Он не ответил, и молчание опять казалось каким-то неловким.

— Работать еще будешь? — спросила она, вставая.

— Работать… — проговорил он со странной интонацией. — Если все время работать, подумать не успеешь.

Она, снова чуть тревожась, пожала плечами:

— Тогда я стелю?

— Угу, — ответил он. — Посуду я сполосну.

Выходя из кухни, она оглянулась. Он, пересев вплотную к окну, снова уставился наружу. На высоте окон, тяжелыми черными сгустками скользя в серо-синем подспудном свечении, мотались чайки — добывали майских жуков.
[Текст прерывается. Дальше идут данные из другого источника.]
==> config.mk <==
export PLATFORM = sky130hd
export DESIGN_NAME = seg_scan_ctrl
export DESIGN_NICKNAME = d
export VERILOG_FILES = /design/src/rtl/seg_scan_ctrl.sv
export SDC_FILE = /design/constraint.sdc
export NUM_CORES = 1
export LEC_CHECK = 0
export BUFFER_PORTS_ARGS = -buffer_cell sky130_fd_sc_hd__buf_2
export CAP_MARGIN = 40
export CORE_UTILIZATION = 50
export DETAILED_ROUTE_END_ITERATION = 8
export GPL_TIMING_DRIVEN = 0
export MAX_ROUTING_LAYER = met4
export PLACE_DENSITY_LB_ADDON = 0.08
export SYNTH_ARGS = -nofsm -noshare
export SYNTH_HDL_FRONTEND = slang
export SYNTH_SLANG_ARGS = --single-unit
==> constraint.sdc <==
create_clock -name clk -period 2.63 [get_ports clk]
set_clock_uncertainty 0.1 [all_clocks]
set_input_delay 0.3945 -clock clk [delete_from_list [all_inputs] [get_ports clk]]
set_output_delay 0.3945 -clock clk [all_outputs]
set_load 0.02 [all_outputs]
Когда минут через двадцать Ася вернулась, в кухне горела лампа, и Симагин, спиной к ослепшему провалу окна, сдвинув грязную посуду на край, торопливо строчил на листке бумаги. Карандаш прерывисто шипел в ночной тишине. На звук шагов Симагин поднял глаза.

— Понимаешь, если «ро» действительно функция, то… это очень интересно. Надо посчитать.

— Чаю налить еще? — спросила Ася спокойно.

— Нет, я скоро.

— Тогда я ложусь.

Три секунды. Прости, Асенька, — с виноватой, но мимолетной улыбкой он снова ткнулся в свои листки. — Вдруг пришло…

— Ты успел подумать, о чем хотел?

Симагин не ответил, не поднял головы — только карандаш запнулся.

Успел? — после паузы повторила она. Он все-таки вскинул беззащитные глаза.

— Ох, Аська, — выговорил он. — Я же все понимаю. Непредсказуемость последствий есть фундаментальный принцип и главнейшее условие всякого развития. Убрать его — все равно, что лишить эволюцию мутаций. Так и плавали бы мы спокойненько в виде органической мути… да и муть бы уже прокисла, ведь что не развивается, то гибнет. Нужны скачки. Но ты не представляешь, — у него даже голос задрожал от волнения и потусторонней тревоги, — как хочется, чтобы… чтобы все было только хорошо!